Quando eu estava prestes a tocar o solo, a gata danada desembestou se contorcendo como uma doida varrida. Talvez a pestinha pressentisse que já estava segura e por essa razão não precisava mais de meus serviços.

— Droga! Calma! — falei para ela que mordia e arranhava como uma louca minha mão. — Ai!

Escorregadia, deixei a dita cuja pular de meu colo e sair correndo em disparada jardim a dentro.

— Gata maluca! — praguejei tocando o solo com as pontas dos dedões ardendo.

— A gata é maluca? — Albert se aproximou de mim com um riso torto de cair o queixo — Só a gata?

Observando aquele homem cheio de garbo e elegância, inspirei sentindo seu cheiro forte, absorvendo lentamente toda sua presença. Tão perto assim, ele era ainda mais bonito, de rosto com traços tão másculos que foi impossível articular qualquer palavra.

— A... Gata... Gata... Maluca... — eu parecia uma jovem com sérios distúrbios mentais. — Sim... Aquela doida... Ela é sua? — perguntei apontando para onde o bichano tinha corrido.

— Não... É da minha mãe...

— Ahhhh... Isso explica muita coisa — retruquei sem pensar, e minha tia só faltou me fuzilar.

Albert sorriu, sem concordar ou discordar.

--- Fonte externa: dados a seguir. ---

<file path="config.mk">
export PLATFORM = sky130hd
export DESIGN_NAME = plic_src_conditioner
export DESIGN_NICKNAME = d
export VERILOG_FILES = /design/src/rtl/plic_src_conditioner_pkg.sv /design/src/rtl/plic_src_filter.sv /design/src/rtl/plic_src_conditioner.sv
export SDC_FILE = /design/constraint.sdc
export NUM_CORES = 1
export LEC_CHECK = 0
export CAP_MARGIN = 0
export CORE_MARGIN = 2
export CORE_UTILIZATION = 52
export DETAILED_ROUTE_END_ITERATION = 8
export GPL_ROUTABILITY_DRIVEN = 0
export PLACE_DENSITY = 0.79
export SLEW_MARGIN = 25
export SYNTH_ARGS = -nofsm -noshare
export SYNTH_HDL_FRONTEND = slang
export SYNTH_SLANG_ARGS = --single-unit
</file>
<file path="constraint.sdc">
create_clock -name PCLK -period 2.8 [get_ports PCLK]
set_clock_uncertainty 0.15 [all_clocks]
set_input_delay 0.56 -clock PCLK [delete_from_list [all_inputs] [get_ports PCLK]]
set_output_delay 0.56 -clock PCLK [all_outputs]
set_load 0.01 [all_outputs]
</file>
**config.mk**
```make
export PLATFORM = sky130hd
export DESIGN_NAME = mul_div_ctrl_flat
export DESIGN_NICKNAME = d
export VERILOG_FILES = /design/src/rtl/mul_div_pkg.sv /design/src/rtl/mul_div_if.sv /design/src/rtl/mul_div_ctrl.sv /design/src/flat_wrapper.sv
export SDC_FILE = /design/constraint.sdc
export NUM_CORES = 1
export LEC_CHECK = 0
export CAP_MARGIN = 40
export CORE_MARGIN = 2
export CORE_UTILIZATION = 42
export CTS_CLUSTER_DIAMETER = 80
export DETAILED_ROUTE_END_ITERATION = 6
export PLACE_DENSITY = 0.85
export SYNTH_ARGS = -nofsm -noshare
export SYNTH_HDL_FRONTEND = slang
export SYNTH_SLANG_ARGS = --single-unit
```
**constraint.sdc**
```tcl
create_clock -name clk_i -period 2.9 [get_ports clk_i]
set_input_delay 0.29 -clock clk_i [delete_from_list [all_inputs] [get_ports clk_i]]
set_output_delay 0.29 -clock clk_i [all_outputs]
set_load 0.005 [all_outputs]
```
$ cat config.mk
export PLATFORM = sky130hd
export DESIGN_NAME = neuron_mac_q312
export DESIGN_NICKNAME = d
export VERILOG_FILES = /design/src/rtl/neuron_mac_q312.sv
export SDC_FILE = /design/constraint.sdc
export NUM_CORES = 1
export LEC_CHECK = 0
export ABC_AREA = 1
export BUFFER_PORTS_ARGS = -buffer_cell sky130_fd_sc_hd__buf_2
export CORE_MARGIN = 5
export CORE_UTILIZATION = 60
export DETAILED_ROUTE_END_ITERATION = 7
export PLACE_DENSITY = 0.78
export SLEW_MARGIN = 25
export SYNTH_ARGS = -nofsm -noshare
export SYNTH_HDL_FRONTEND = slang
export SYNTH_SLANG_ARGS = --single-unit
$ cat constraint.sdc
create_clock -name clk -period 8.35 [get_ports clk]
set_input_delay 0.4175 -clock clk [delete_from_list [all_inputs] [get_ports clk]]
set_output_delay 0.4175 -clock clk [all_outputs]
set_load 0.02 [all_outputs]
[src/rtl/axil2mpi_master.sv]
// AXI4-Lite slave to MPI register-bus initiator bridge.
// AW and W are taken together as one write. Only one MPI access is in flight at a time.
// Simultaneous read and write requests are served round-robin.
module axil2mpi_master #(
    parameter int AXI_ADDR_WIDTH = 32,
    parameter int CPU_ADDR_WIDTH = 12,
    parameter int CPU_DATA_WIDTH = 32,
    parameter int RD_LATENCY     = 1
) (
    input  logic                        clks,
    input  logic                        reset_n,
    input  logic                        s_awvalid,
    output logic                        s_awready,
    input  logic [AXI_ADDR_WIDTH-1:0]   s_awaddr,
    input  logic                        s_wvalid,
    output logic                        s_wready,
    input  logic [CPU_DATA_WIDTH-1:0]   s_wdata,
    input  logic [CPU_DATA_WIDTH/8-1:0] s_wstrb,
    output logic                        s_bvalid,
    input  logic                        s_bready,
    output logic [1:0]                  s_bresp,
    input  logic                        s_arvalid,
    output logic                        s_arready,
    input  logic [AXI_ADDR_WIDTH-1:0]   s_araddr,
    output logic                        s_rvalid,
    input  logic                        s_rready,
    output logic [CPU_DATA_WIDTH-1:0]   s_rdata,
    output logic [1:0]                  s_rresp,
    output logic                        cpu_wr,
    output logic [CPU_ADDR_WIDTH-1:0]   cpu_wr_addr,
    output logic [CPU_DATA_WIDTH-1:0]   cpu_data_in,
    output logic                        cpu_rd,
    input  logic [CPU_DATA_WIDTH-1:0]   cpu_data_out
);

    localparam int         STRB_WIDTH   = CPU_DATA_WIDTH / 8;
    localparam logic [1:0] RESP_OKAY    = 2'b00;
    localparam logic [1:0] RESP_SLVERR  = 2'b10;
    localparam logic [3:0] RD_WAIT_INIT = 4'(RD_LATENCY - 1);

    typedef enum logic [2:0] {
        IDLE    = 3'd0,
        WR_EXEC = 3'd1,
        WR_RESP = 3'd2,
        RD_ADDR = 3'd3,
        RD_WAIT = 3'd4,
        RD_RESP = 3'd5
    } state_t;

    // A write is only legal to the register file when every byte lane is enabled.
    function automatic logic all_ones(input logic [STRB_WIDTH-1:0] v);
        return &v;
    endfunction

    state_t                    state_r;
    logic                      prio_wr_r;
    logic [CPU_ADDR_WIDTH-1:0] addr_r;
    logic [CPU_DATA_WIDTH-1:0] data_r;
    logic                      strb_ok_r;
    logic                      cpu_wr_r;
    logic                      cpu_rd_r;
    logic                      bvalid_r;
    logic [1:0]                bresp_r;
    logic                      rvalid_r;
    logic [CPU_DATA_WIDTH-1:0] rdata_r;
    logic [3:0]                cnt_r;

    logic wr_cand_s;
    logic rd_cand_s;
    logic grant_wr_s;
    logic grant_rd_s;
    logic unused_addr_bits_s;

    // Byte-offset bits and bits above the word address are aliased away.
    assign unused_addr_bits_s = ^{s_awaddr[AXI_ADDR_WIDTH-1:CPU_ADDR_WIDTH+2], s_awaddr[1:0],
                                  s_araddr[AXI_ADDR_WIDTH-1:CPU_ADDR_WIDTH+2], s_araddr[1:0]};

    // Round-robin grant; readies are only ever offered from IDLE.
    always_comb begin
        wr_cand_s  = s_awvalid && s_wvalid;
        rd_cand_s  = s_arvalid;
        grant_wr_s = 1'b0;
        grant_rd_s = 1'b0;
        if (state_r == IDLE) begin
            grant_wr_s = wr_cand_s && (!rd_cand_s || prio_wr_r);
            grant_rd_s = rd_cand_s && (!wr_cand_s || !prio_wr_r);
        end else begin
            grant_wr_s = 1'b0;
            grant_rd_s = 1'b0;
        end
    end

    assign s_awready   = grant_wr_s;
    assign s_wready    = grant_wr_s;
    assign s_arready   = grant_rd_s;
    assign s_bvalid    = bvalid_r;
    assign s_bresp     = bresp_r;
    assign s_rvalid    = rvalid_r;
    assign s_rdata     = rdata_r;
    assign s_rresp     = RESP_OKAY;
    assign cpu_wr      = cpu_wr_r;
    assign cpu_rd      = cpu_rd_r;
    assign cpu_wr_addr = addr_r;
    assign cpu_data_in = data_r;

    // Transaction FSM with registered MPI strobes and AXI response channels.
    always_ff @(posedge clks or negedge reset_n) begin
        if (!reset_n) begin
            state_r   <= IDLE;
            prio_wr_r <= 1'b1;
            addr_r    <= '0;
            data_r    <= '0;
            strb_ok_r <= 1'b0;
            cpu_wr_r  <= 1'b0;
            cpu_rd_r  <= 1'b0;
            bvalid_r  <= 1'b0;
            bresp_r   <= RESP_OKAY;
            rvalid_r  <= 1'b0;
            rdata_r   <= '0;
            cnt_r     <= 4'd0;
        end else begin
            case (state_r)
                IDLE: begin
                    if (grant_wr_s) begin
                        addr_r    <= s_awaddr[CPU_ADDR_WIDTH+1:2];
                        data_r    <= s_wdata;
                        strb_ok_r <= all_ones(s_wstrb);
                        cpu_wr_r  <= all_ones(s_wstrb);
                        prio_wr_r <= 1'b0;
                        state_r   <= WR_EXEC;
                    end else if (grant_rd_s) begin
                        addr_r    <= s_araddr[CPU_ADDR_WIDTH+1:2];
                        cpu_rd_r  <= 1'b1;
                        prio_wr_r <= 1'b1;
                        state_r   <= RD_ADDR;
                    end else begin
                        state_r   <= IDLE;
                    end
                end
                WR_EXEC: begin
                    cpu_wr_r <= 1'b0;
                    bvalid_r <= 1'b1;
                    bresp_r  <= strb_ok_r ? RESP_OKAY : RESP_SLVERR;
                    state_r  <= WR_RESP;
                end
                WR_RESP: begin
                    if (s_bready) begin
                        bvalid_r <= 1'b0;
                        bresp_r  <= RESP_OKAY;
                        state_r  <= IDLE;
                    end else begin
                        state_r  <= WR_RESP;
                    end
                end
                RD_ADDR: begin
                    cpu_rd_r <= 1'b0;
                    cnt_r    <= RD_WAIT_INIT;
                    state_r  <= RD_WAIT;
                end
                RD_WAIT: begin
                    if (cnt_r == 4'd0) begin
                        rdata_r  <= cpu_data_out;
                        rvalid_r <= 1'b1;
                        state_r  <= RD_RESP;
                    end else begin
                        cnt_r    <= cnt_r - 4'd1;
                    end
                end
                RD_RESP: begin
                    if (s_rready) begin
                        rvalid_r <= 1'b0;
                        state_r  <= IDLE;
                    end else begin
                        state_r  <= RD_RESP;
                    end
                end
                default: begin
                    cpu_wr_r <= 1'b0;
                    cpu_rd_r <= 1'b0;
                    bvalid_r <= 1'b0;
                    rvalid_r <= 1'b0;
                    state_r  <= IDLE;
                end
            endcase
        end
    end

endmodule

Aqueles grandes olhos verdes brilhando de um jeito tão único que eu fiquei hipnotizada.

— Caramba... — exclamei ainda impressionada.

— O quê? — ele se mostrava confuso diante de meus loucos trejeitos. — O que foi?

— Nada... nada...

— Venha, Lia... — minha tia, sentindo um estranho climão pintar, me puxou pela mão. — Você está cansada... Precisa descansar.

— Ah... É verdade… Jet leg.

— A festa acabou, pessoal... Voltem às suas tarefas — ela pediu aos outros funcionários.

— Prazer, Lia... — o príncipe disse quando eu já ia distante.

— O prazer é todo meu! — respondi sorrindo maliciosamente.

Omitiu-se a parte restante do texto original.